What you are asked to do: Give back exactly the lines of the entries below from the line with "kind | flop |" to the line with "drop | 1.00 mV |", inclusive, and only those.

Saved data entries:
====

--- config.mk ---
export PLATFORM = sky130hd
export DESIGN_NAME = fsc_cell
export DESIGN_NICKNAME = d
export VERILOG_FILES = /design/src/sv/fsc_pkg.sv /design/src/sv/fsc_cell.sv
export SDC_FILE = /design/constraint.sdc
export NUM_CORES = 1
export LEC_CHECK = 0
export ABC_AREA = 1
export BUFFER_PORTS_ARGS = -buffer_cell sky130_fd_sc_hd__buf_2
export CAP_MARGIN = 20
export CORE_UTILIZATION = 39
export DETAILED_ROUTE_END_ITERATION = 8
export PLACE_DENSITY = 0.68
export SYNTH_ARGS = -nofsm -noshare
export SYNTH_HDL_FRONTEND = slang
export SYNTH_SLANG_ARGS = --single-unit
--- constraint.sdc ---
create_clock -name i_clk -period 0.9 [get_ports i_clk]
set_input_delay 0.045 -clock i_clk [delete_from_list [all_inputs] [get_ports i_clk]]
set_output_delay 0.045 -clock i_clk [all_outputs]
set_load 0.01 [all_outputs]
--- src/sv/fsc_pkg.sv ---
// Shared types and constants for the frustum sphere culling block.
package fsc_pkg;

    localparam int FRAC_BITS_DEF = 16;
    localparam int NUM_PLANES    = 6;

    localparam logic [1:0] REQ_WRITE   = 2'd0;
    localparam logic [1:0] REQ_REBUILD = 2'd1;
    localparam logic [1:0] REQ_TEST    = 2'd2;

    localparam logic [31:0] NORM_ONE = 32'h4000_0000;

    // One frustum plane: normal in Q2.30, offset in Q16.16.
    typedef struct packed {
        logic signed [31:0] nx;
        logic signed [31:0] ny;
        logic signed [31:0] nz;
        logic signed [31:0] off;
    } t_plane;

    // Plane generator status toward the top level.
    typedef struct packed {
        logic beat;  // a finished plane is on the plane bus
        logic done;  // last plane of the rebuild
    } t_pg_stat;

    function automatic logic [32:0] mag33(input logic signed [32:0] v);
        mag33 = v[32] ? 33'(-v) : 33'(v);
    endfunction

    function automatic logic signed [31:0] sat33(input logic signed [32:0] v);
        if (v > 33'sh0_7FFF_FFFF) begin
            sat33 = 32'sh7FFF_FFFF;
        end else if (v < -33'sh0_8000_0000) begin
            sat33 = 32'sh8000_0000;
        end else begin
            sat33 = v[31:0];
        end
    endfunction

endpackage

--- src/sv/fsc_cell.sv ---
// One plane cell of the plane chain.
module fsc_cell (
    input  logic            i_clk,
    input  logic            i_rst_n,
    input  logic            i_shift,
    input  fsc_pkg::t_plane i_plane,
    output fsc_pkg::t_plane o_plane
);

    fsc_pkg::t_plane r_plane;

    always_ff @(posedge i_clk) begin
        if (!i_rst_n) begin
            r_plane <= '0;
        end else if (i_shift) begin
            r_plane <= i_plane;
        end
    end

    assign o_plane = r_plane;

endmodule

==> summary.md <==
| Metric | Value |
|---|---|
| Setup crit end kind | primary output |
| 1st-pass router iterations | 5 |
| Area of the multi-input gates | 0.00192 sq mm |
| Crit Path Class | flop to primary output |
| MaxCap Viol Count | 0 |
| FF+latch area | 0.00272 sq mm |
| Synth top area share | 0.494 |
| Violated checks | negative setup slack |
| Reg2reg end | o_plane[99]$_SDFFE_PN0P_ |
| CP delay by family, top | flip-flops |
| Diodes inserted | 0 |
| IO Port Bufs | 258 |
| Synth warnings | 0 |
| Slowest stage cell on the critical path | dfxtp_2 |
| Status | finished with violations |
| Syn nets | 941 |
| Largest net degree at the start of global routing | 59 |
| CTS Root Cell | clkbuf_16 |
| Slew HR | 0.823 |
| Die Wd | 117 microns |
| Final min period | 917 ps |
| Pins over their slew limit | 0 |
| Remaining DRCs | 0 |
| Clock latency on the worst-skew pair | 410 ps |
| Worst Path Buf+Inv | 1 |
| First-pass GRT wire length | 29.5 mm |
| Routed len/inst | 14.1 microns |
| DRT iter0 DRCs | 543 |
| Mean number of vias per cell | 4.51 |
| Antenna violations before repair | 0 |
| Mapped Area | 0.00518 sq mm |
| Clock skew | 0 ps |
| P_leak | 5.28 nW |
| Post-synth ARST share | 0 |
| Max reg flops | 128 |
| CTS Buf Count | 17 |
| WP data required | 850 ps |
| Crit path largest cell delay | 350 ps |
| Worst R2R Path Depth | 4 |
| Layout cells sized above 1 | 0.368 |
| Post-synth EDFFs | 0 |
| Avg Inst Size Synth | 6.40 sq um |
| DRT antenna net count | 0 |
| Clock sink count | 128 |
| Row count | 41 |
| CP arrival | 870 ps |
| Final WS setup | -17.3 ps |
| Hold/Removal Path Class | input port to flop |
| Top cells by count, synth | 256 x nand2_1, 256 x nor2_1, 128 x dfxtp_1, 128 x inv_1, 38 x buf_2 |
| Endpoints failing setup | 22 |
| Core footprint | 0.0128 sq mm |
| RSZ-0062 raised after global routing | yes |
| Synth Flop Type | dfxtp_1 |
| Final period utilization | 1.02 |
| Worst Setup EP | o_plane[45] |
| DIE AREA | 0.0138 sq mm |
| Netlist cell types | 6 |
| Boundary Pins | 259 |
| Post-route setup TNS | -149 ps |
| Final Hold Fails | 0 |
| Fillcell total | 783 |
| Worst Tran Pin Value | 265 ps |
| CTS tree | yes |
| GRT overflow | 0 |
| CP cell instances | buf_6 |
| Synth area leader | dfxtp_1 |
| CP startpoint kind | flop |
| Stages on worst setup path | 1 |
| DP Area | 0.00664 sq mm |
| Pwr/cell area | 1750 mW/mm^2 |
| Clock Pin Slew Worst Setup and Hold Paths | 60 ps |
| Final instance area | 0.00965 sq mm |
| Clock tree buffer depth | 2 |
| Post-Syn Instances | 810 |
| CP Max Fanout | 2 |
| DP HPWL | 8.98 mm |
| Total length of routed wires | 19.6 mm |
| Synth Register Bits | 128 |
| Placer Congestion | 0.839 |
| Peak supply drop | 1.00 mV |
| Largest cells by area after synthesis | dfxtp_1 49%, nand2_1 19%, nor2_1 19% |
| Vias | 6259 |
| Vert. Die Dim | 117 microns |
| Sequential fraction of the synthesis area | 0.494 |
| Fmax | 1.09 GHz |
| Vias in the first global route | 6278 |
| Worst hold slack | 115 ps |
| Worst Setup SP | o_plane[45]$_SDFFE_PN0P_ |
| Nets | 1335 |
| H-tree Lvls | 4 |
| Area grow syn2layout | 86.1% |
| Worst reg2reg startpoint | o_plane[99]$_SDFFE_PN0P_ |
| Initial core utilization | 0.406 |
| All-Layer GR Usage | 0.268 |
| Reg2Reg Setup Slack | 20 ps |
-- where the power goes --
group | leakage (nW) | switching (mW) | internal [mW]
sequential | 1.10 | 0.301 | 6.16
combinational | 3.88 | 1.38 | 1.73
clock | 0.298 | 2.54 | 4.75
-- through the flow --
stage | setup WS [ps] | total power [mW] | cells | utilization
2_1_floorplan | 287 | 7.48 | 810 | -
3_3_place_gp | 136 | 8.33 | 1209 | 0.520
3_5_place_dp | 120 | 8.35 | 1209 | 0.520
4_1_cts | -30.4 | 16.6 | 1372 | 0.746
5_1_grt | -46.9 | 17.5 | 1388 | 0.756
6_report | -17.3 | 16.9 | 1388 | 0.756
-- cells by family (layout without fill, tap and decap cells) --
| group | count (synthesis) | count (layout) | share of synthesized area |
|---|---|---|---|
| simple gates | 512 | 512 | 0.371 |
| buf+inv | 170 | 576 | 0.135 |
| flops | 128 | 128 | 0.494 |
-- worst register-to-register path: cells and delay by family, from the launching register on --
| kind | cells | cell delay, ps |
|---|---|---|
| flip-flops | 1 | 320 |
| AND/OR/NAND/NOR | 2 | 190 |
| buffers and inverters | 2 | 260 |
-- timing repair --
action,4_1_cts,5_1_grt
hold buffers,128,0
gates cloned,0,0
pin swaps,0,0
setup buffers,4,16
resized for setup,256,1
hold endpoints to repair,128,0
setup endpoints to repair,128,128
-- how the worst min path moves through the flow --
stage | slack [ps] | cells after the start | endpoint | from
global placement | 330 | 5 | o_plane[32]$_SDFFE_PN0P_ | i_plane[32]
detailed placement | 340 | 5 | o_plane[42]$_SDFFE_PN0P_ | i_plane[42]
CTS | 90 | 4 | o_plane[100]$_SDFFE_PN0P_ | i_rst_n
finish | 120 | 4 | o_plane[1]$_SDFFE_PN0P_ | i_rst_n
floorplan | 230 | 4 | o_plane[0]$_SDFFE_PN0P_ | i_plane[0]
global route | 130 | 4 | o_plane[92]$_SDFFE_PN0P_ | i_rst_n
-- cell usage in the layout (no fill, tap or decap) --
cell type	n
bufinv_16	4
buf_4	26
nor2_1	255
clkinvlp_4	3
nor2_2	1
clkbuf_1	1
dlygate4sd3_1	128
clkbuf_16	17
dfxtp_2	128
nand2_1	256
clkbuf_8	2
inv_1	128
clkinv_2	4
buf_6	129
buf_12	6
buf_2	128
-- cell type report --
cell class,count,share of cell area
multi-input cells,512,0.199
clock buffers,20,0.0473
well taps,172,0.0223
clock inverters,11,0.0169
inverters,128,0.0498
repair buffers,417,0.382
flip-flops and latches,128,0.282
-- layer usage --
| metal | track usage | part of all wire |
|---|---|---|
| met1 | 0.271 | 0.37 |
| met2 | 0.467 | 0.50 |
| met3 | 0.0866 | 0.081 |
| met4 | 0.180 | 0.052 |
| met5 | 0 | 0 |
Note: power is estimated with default switching activity, not from simulation.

====

Output for this exercise:
| CP startpoint kind | flop |
| Stages on worst setup path | 1 |
| DP Area | 0.00664 sq mm |
| Pwr/cell area | 1750 mW/mm^2 |
| Clock Pin Slew Worst Setup and Hold Paths | 60 ps |
| Final instance area | 0.00965 sq mm |
| Clock tree buffer depth | 2 |
| Post-Syn Instances | 810 |
| CP Max Fanout | 2 |
| DP HPWL | 8.98 mm |
| Total length of routed wires | 19.6 mm |
| Synth Register Bits | 128 |
| Placer Congestion | 0.839 |
| Peak supply drop | 1.00 mV |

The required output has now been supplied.